* **Task**: In the listing below, find the line that contains "pin swaps,3,16" and the line that contains "11 | 2830 |". Quote both and every line between them, exactly, and nothing more.

* **The input**:
- Opening Delimiter -

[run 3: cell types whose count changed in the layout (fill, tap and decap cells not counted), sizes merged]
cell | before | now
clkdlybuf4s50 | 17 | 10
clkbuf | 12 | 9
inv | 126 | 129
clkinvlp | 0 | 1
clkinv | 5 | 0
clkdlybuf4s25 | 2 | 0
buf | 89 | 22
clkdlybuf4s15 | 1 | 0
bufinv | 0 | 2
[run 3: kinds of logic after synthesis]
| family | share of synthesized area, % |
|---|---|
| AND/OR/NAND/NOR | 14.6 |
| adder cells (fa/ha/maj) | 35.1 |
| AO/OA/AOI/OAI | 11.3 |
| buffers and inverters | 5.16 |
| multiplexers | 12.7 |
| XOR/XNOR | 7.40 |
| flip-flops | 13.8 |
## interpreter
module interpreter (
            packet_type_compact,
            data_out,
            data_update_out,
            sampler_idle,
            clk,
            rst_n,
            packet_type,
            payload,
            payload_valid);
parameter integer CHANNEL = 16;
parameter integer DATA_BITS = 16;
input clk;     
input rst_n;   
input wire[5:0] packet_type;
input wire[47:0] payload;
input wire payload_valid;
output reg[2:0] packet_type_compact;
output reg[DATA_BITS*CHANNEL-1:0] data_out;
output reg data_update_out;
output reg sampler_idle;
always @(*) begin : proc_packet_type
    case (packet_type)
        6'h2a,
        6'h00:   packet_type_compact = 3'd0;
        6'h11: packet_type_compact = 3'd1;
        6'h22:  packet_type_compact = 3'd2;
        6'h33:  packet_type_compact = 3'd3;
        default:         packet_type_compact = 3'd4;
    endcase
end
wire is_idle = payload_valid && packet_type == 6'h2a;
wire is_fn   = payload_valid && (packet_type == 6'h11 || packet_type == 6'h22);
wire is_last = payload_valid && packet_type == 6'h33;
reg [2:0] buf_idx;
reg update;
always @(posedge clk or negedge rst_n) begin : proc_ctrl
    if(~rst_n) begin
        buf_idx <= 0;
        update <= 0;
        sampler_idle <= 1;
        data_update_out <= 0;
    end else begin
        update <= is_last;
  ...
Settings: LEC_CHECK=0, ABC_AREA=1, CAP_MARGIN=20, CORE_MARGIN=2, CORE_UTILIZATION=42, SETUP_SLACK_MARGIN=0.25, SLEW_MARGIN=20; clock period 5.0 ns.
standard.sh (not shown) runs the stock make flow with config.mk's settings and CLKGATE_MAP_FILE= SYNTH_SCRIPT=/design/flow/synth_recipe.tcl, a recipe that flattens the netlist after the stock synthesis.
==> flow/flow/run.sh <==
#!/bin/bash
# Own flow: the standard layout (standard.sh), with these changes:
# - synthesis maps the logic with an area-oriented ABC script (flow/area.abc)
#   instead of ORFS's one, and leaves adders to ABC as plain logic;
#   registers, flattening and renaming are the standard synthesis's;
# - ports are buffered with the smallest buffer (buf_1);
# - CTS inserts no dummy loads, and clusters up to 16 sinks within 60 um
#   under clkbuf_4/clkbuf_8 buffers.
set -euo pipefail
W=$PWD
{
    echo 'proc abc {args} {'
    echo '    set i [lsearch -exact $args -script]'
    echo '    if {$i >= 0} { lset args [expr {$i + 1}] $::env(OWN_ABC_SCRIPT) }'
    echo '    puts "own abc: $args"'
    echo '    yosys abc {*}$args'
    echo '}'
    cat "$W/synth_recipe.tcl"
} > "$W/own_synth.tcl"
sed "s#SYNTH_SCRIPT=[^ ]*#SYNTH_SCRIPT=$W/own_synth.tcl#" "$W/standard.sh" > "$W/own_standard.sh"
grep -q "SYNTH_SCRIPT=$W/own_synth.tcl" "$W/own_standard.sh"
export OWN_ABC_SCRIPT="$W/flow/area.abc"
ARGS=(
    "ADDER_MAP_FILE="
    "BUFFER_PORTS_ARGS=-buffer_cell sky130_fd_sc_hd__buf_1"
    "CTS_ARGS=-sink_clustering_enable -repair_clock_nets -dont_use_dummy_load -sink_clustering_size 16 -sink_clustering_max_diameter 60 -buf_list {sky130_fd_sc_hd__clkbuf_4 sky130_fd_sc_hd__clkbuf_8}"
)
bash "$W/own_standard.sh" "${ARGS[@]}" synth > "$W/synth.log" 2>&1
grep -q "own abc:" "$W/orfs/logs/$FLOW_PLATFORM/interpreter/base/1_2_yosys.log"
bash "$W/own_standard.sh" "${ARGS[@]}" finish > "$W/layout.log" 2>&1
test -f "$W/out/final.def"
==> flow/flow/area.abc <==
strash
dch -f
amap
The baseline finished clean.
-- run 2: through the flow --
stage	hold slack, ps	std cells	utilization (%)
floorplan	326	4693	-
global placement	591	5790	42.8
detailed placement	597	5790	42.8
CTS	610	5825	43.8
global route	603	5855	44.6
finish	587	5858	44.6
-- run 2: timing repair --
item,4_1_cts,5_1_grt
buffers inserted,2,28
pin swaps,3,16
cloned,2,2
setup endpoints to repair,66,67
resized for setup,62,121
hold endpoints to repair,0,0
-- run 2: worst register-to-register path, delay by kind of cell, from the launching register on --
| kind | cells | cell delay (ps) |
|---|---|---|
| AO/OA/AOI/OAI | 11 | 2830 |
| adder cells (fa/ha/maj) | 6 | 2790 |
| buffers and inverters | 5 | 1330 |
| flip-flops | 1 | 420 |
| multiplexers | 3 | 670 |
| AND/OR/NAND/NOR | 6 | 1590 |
What follows belongs to an exercise in optimizing a design on an open flow for small area; a production flow would make more cautious choices.
The RTL was checked by simulation tests, not by an equivalence proof against the original design.
The flow treats the clock pin as an ideal source. Dropping or thinning the clock tree relies on that and would not hold on a real chip.
Power is estimated from default activity; no workload was simulated.

## old
## KF76489
module KF76489 (
    input   logic           clock,
    input   logic           clock_enable,
    input   logic           reset,
    input   logic           CE_N,
    input   logic           WE_N,
    input   logic   [7:0]   D_IN,
    output  logic           READY,
    output  logic   [7:0]   AOUT
);
    logic   [3:0]   clock_divider_count;
    logic           divided_clock_en;
    logic   [7:0]   internal_data_bus;
    logic           write_tone1_frequency_h;
    logic           write_tone1_frequency_l;
    logic           write_tone1_attenuation;
    logic           write_tone2_frequency_h;
    logic           write_tone2_frequency_l;
    logic           write_tone2_attenuation;
    logic           write_tone3_frequency_h;
    logic           write_tone3_frequency_l;
    logic           write_tone3_attenuation;
    logic           write_noise_control;
    logic           write_noise_attenuation;
    logic           ext_noise_gen;
    logic   [5:0]   tone1_aout;
    logic   [5:0]   tone2_aout;
    logic   [5:0]   tone3_aout;
    logic   [5:0]   noise_aout;
    logic   [3:0]   attenuation_code;
    KF76489_Bus_Control_Logic u_Bus_Control_Logic (
        .clock                      (clock),
        .reset                      (reset),
        .CE_N                       (CE_N),
        .WE_N                       (WE_N),
        .D_IN                       (D_IN),
        .internal_data_bus          (internal_data_bus),
        .write_tone1_frequency_h    (write_tone1_frequency_h),
        .write_tone1_frequency_l    (write_tone1_frequency_l),
        .write_tone1_attenuation    (write_tone1_attenuation),
        .write_tone2_frequency_h    (write_tone2_frequency_h),
        .write_tone2_frequency_l    (write_tone2_frequency_l),
        .write_tone2_attenuation    (write_tone2_attenuation),
        .write_tone3_frequency_h    (write_tone3_frequency_h),
        .write_tone3_frequency_l    (write_tone3_frequency_l),
        .write_tone3_attenuation    (write_tone3_attenuation),
        .write_noise_control        (write_noise_control),
  ...
For scale: ~550 cells after synthesis, about 140 flip-flops, about 22 I/O pins.
==> flow/config.mk <==
export PLATFORM = sky130hd
export DESIGN_NAME = KF76489
export DESIGN_NICKNAME = KF76489
export VERILOG_FILES = /design/flow/design.v
export SDC_FILE = /design/flow/constraint.sdc
export NUM_CORES = 4
export LEC_CHECK = 0
export CAP_MARGIN = 20
export CORE_MARGIN = 2
export CORE_UTILIZATION = 65
export PLACE_DENSITY = 0.75
export SLEW_MARGIN = 20
==> flow/constraint.sdc <==
create_clock -name core_clock -period 6.0 [get_ports {clock}]
set_input_delay 1.2000 -clock core_clock [delete_from_list [all_inputs] [get_ports {clock}]]
set_output_delay 1.2000 -clock core_clock [all_outputs]
set_load 0.01 [all_outputs]
standard.sh (not shown) runs the stock make flow with config.mk's settings and CLKGATE_MAP_FILE= SYNTH_SCRIPT=/design/flow/synth_recipe.tcl, a recipe that flattens the netlist after the stock synthesis.
==> flow/flow/run.sh <==
#!/bin/bash
# Layout flow: the standard flow (standard.sh) with these changes.
#  - Synthesis is the standard flow's (synth_recipe.tcl and ORFS's synth.tcl), except that
#    ABC maps the logic with flow/area.abc (area-oriented mapping, &nf -a)
#    instead of ORFS's abc_speed.script; registers are unchanged.
#  - Synthesis also leaves out the half-adder cells: Yosys's extract_fa pass
#    otherwise turns every 2-input AND that shares inputs with an XOR into a
#    half adder, which ABC cannot map into smaller gates.
#  - Ports are buffered with buf_1 instead of the clkdlybuf4s50_1 that
#    buffer_ports picks by itself (same function, 3.8 um2 instead of 10 um2).
#  - The clock tree is built by flow/manual_cts.tcl (run as PRE_CTS_TCL) in
#    place of TritonCTS: 11 clkbuf_8 leaf buffers, each driving a k-means
#    cluster of flip-flops, fed by 3 clkbuf_4 root buffers on the clock port.
#    Every flip-flop is two buffers from the port. TritonCTS's H-tree for this
#    design uses 17 clkbuf_8 buffers.
# Each tool's full output goes to a log file in this folder (flow_make.log,
# and ORFS's own logs under orfs/logs).
set -euo pipefail
WORK=$(pwd)

sed "/source \$::env(SCRIPTS_DIR)\/synth_preamble.tcl/a set abc_args [lreplace \$abc_args 1 1 $WORK/flow/area.abc]" \
    "$FLOW_HOME/scripts/synth.tcl" > "$WORK/synth_area.tcl"
sed "s|source \$::env(SCRIPTS_DIR)/synth.tcl|source $WORK/synth_area.tcl|" synth_recipe.tcl > "$WORK/synth_bench_area.tcl"
grep -q "flow/area.abc" "$WORK/synth_area.tcl"
grep -q "synth_area.tcl" "$WORK/synth_bench_area.tcl"

DONT_USE="sky130_fd_sc_hd__probe_p_8 sky130_fd_sc_hd__probec_p_8 sky130_fd_sc_hd__lpflow_bleeder_1 sky130_fd_sc_hd__lpflow_clkbufkapwr_1 sky130_fd_sc_hd__lpflow_clkbufkapwr_16 sky130_fd_sc_hd__lpflow_clkbufkapwr_2 sky130_fd_sc_hd__lpflow_clkbufkapwr_4 sky130_fd_sc_hd__lpflow_clkbufkapwr_8 sky130_fd_sc_hd__lpflow_clkinvkapwr_1 sky130_fd_sc_hd__lpflow_clkinvkapwr_16 sky130_fd_sc_hd__lpflow_clkinvkapwr_2 sky130_fd_sc_hd__lpflow_clkinvkapwr_4 sky130_fd_sc_hd__lpflow_clkinvkapwr_8 sky130_fd_sc_hd__lpflow_decapkapwr_12 sky130_fd_sc_hd__lpflow_decapkapwr_3 sky130_fd_sc_hd__lpflow_decapkapwr_4 sky130_fd_sc_hd__lpflow_decapkapwr_6 sky130_fd_sc_hd__lpflow_decapkapwr_8 sky130_fd_sc_hd__lpflow_inputiso0n_1 sky130_fd_sc_hd__lpflow_inputiso0p_1 sky130_fd_sc_hd__lpflow_inputiso1n_1 sky130_fd_sc_hd__lpflow_inputiso1p_1 sky130_fd_sc_hd__lpflow_inputisolatch_1 sky130_fd_sc_hd__lpflow_isobufsrc_1 sky130_fd_sc_hd__lpflow_isobufsrc_16 sky130_fd_sc_hd__lpflow_isobufsrc_2 sky130_fd_sc_hd__lpflow_isobufsrc_4 sky130_fd_sc_hd__lpflow_isobufsrc_8 sky130_fd_sc_hd__lpflow_isobufsrckapwr_16 sky130_fd_sc_hd__lpflow_lsbuf_lh_hl_isowell_tap_1 sky130_fd_sc_hd__lpflow_lsbuf_lh_hl_isowell_tap_2 sky130_fd_sc_hd__lpflow_lsbuf_lh_hl_isowell_tap_4 sky130_fd_sc_hd__lpflow_lsbuf_lh_isowell_4 sky130_fd_sc_hd__lpflow_lsbuf_lh_isowell_tap_1 sky130_fd_sc_hd__lpflow_lsbuf_lh_isowell_tap_2 sky130_fd_sc_hd__lpflow_lsbuf_lh_isowell_tap_4 sky130_fd_sc_hd__ha_1 sky130_fd_sc_hd__ha_2 sky130_fd_sc_hd__ha_4"
PORT_BUF="-inputs -outputs -buffer_cell sky130_fd_sc_hd__buf_1"
CTS="-sink_clustering_enable -repair_clock_nets -buf_list sky130_fd_sc_hd__clkbuf_8 -dont_use_dummy_load"

export CLK_LEAVES=11 CLK_ROOTS=3
export CLK_LEAF_BUF=sky130_fd_sc_hd__clkbuf_8 CLK_ROOT_BUF=sky130_fd_sc_hd__clkbuf_4
bash standard.sh "SYNTH_SCRIPT=$WORK/synth_bench_area.tcl" "DONT_USE_CELLS=$DONT_USE" \
    "CTS_ARGS=$CTS" "PRE_CTS_TCL=$WORK/flow/manual_cts.tcl" \
    "BUFFER_PORTS_ARGS=$PORT_BUF" finish > flow_make.log 2>&1
Other scripts of this flow, unchanged in this note and not shown: flow/flow/area.abc, flow/flow/manual_cts.tcl
## Diff of input files: new against old
--- a/flow/config.mk
+++ b/flow/config.mk
@@ -10,2 +10 @@
-export CORE_UTILIZATION = 65
-export PLACE_DENSITY = 0.75
+export CORE_UTILIZATION = 40
==> comparison <==
- Cmp new and old / maximum clock rate / lower: new
- For the met2 routed wirelength, new came in about 1.5% higher than old did.
- Clock network fraction of total power: new higher than old
- From old to new the numbers moved as follows: layout overhead on the synthesized area increased by 1.5 points relative to the old numbers, number of global-route vias before repair decreased by 127 relative to the old numbers, worst hold slack closely matched the old numbers, post-route core utilization decreased by 27 points relative to the old numbers.
In every run of this note, the design's own scripts or RTL, not TritonCTS, make the clock network.

==> re-timing with driven ports <==
Ports are ideal in the flow. The routed layouts listed here were re-timed in OpenROAD.
Step 1: set_driving_cell puts a clkbuf_16 on clock and a buf_2 on each other input, an assumption about the parent block.
Step 2 times the ports against the registers' clock, not the clock port: input delays grow and output delays shrink by t, the midpoint of the rising clock arrivals with the driver on.
Three values: ideal, step 1, step 2; two values: the first two.
| run | t (ns) | slack for setup (ns) | cell pins on the clock port's net |
|---|---|---|---|
| old | 0.378 | 2.136 / 2.136 / 2.136 | 3 |
| new | 0.396 | 2.073 / 2.073 / 2.073 | 3 |
After both steps setup and hold are still met in every run listed.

- Closing Delimiter -

* **Solution for this task**:
pin swaps,3,16
cloned,2,2
setup endpoints to repair,66,67
resized for setup,62,121
hold endpoints to repair,0,0
-- run 2: worst register-to-register path, delay by kind of cell, from the launching register on --
| kind | cells | cell delay (ps) |
|---|---|---|
| AO/OA/AOI/OAI | 11 | 2830 |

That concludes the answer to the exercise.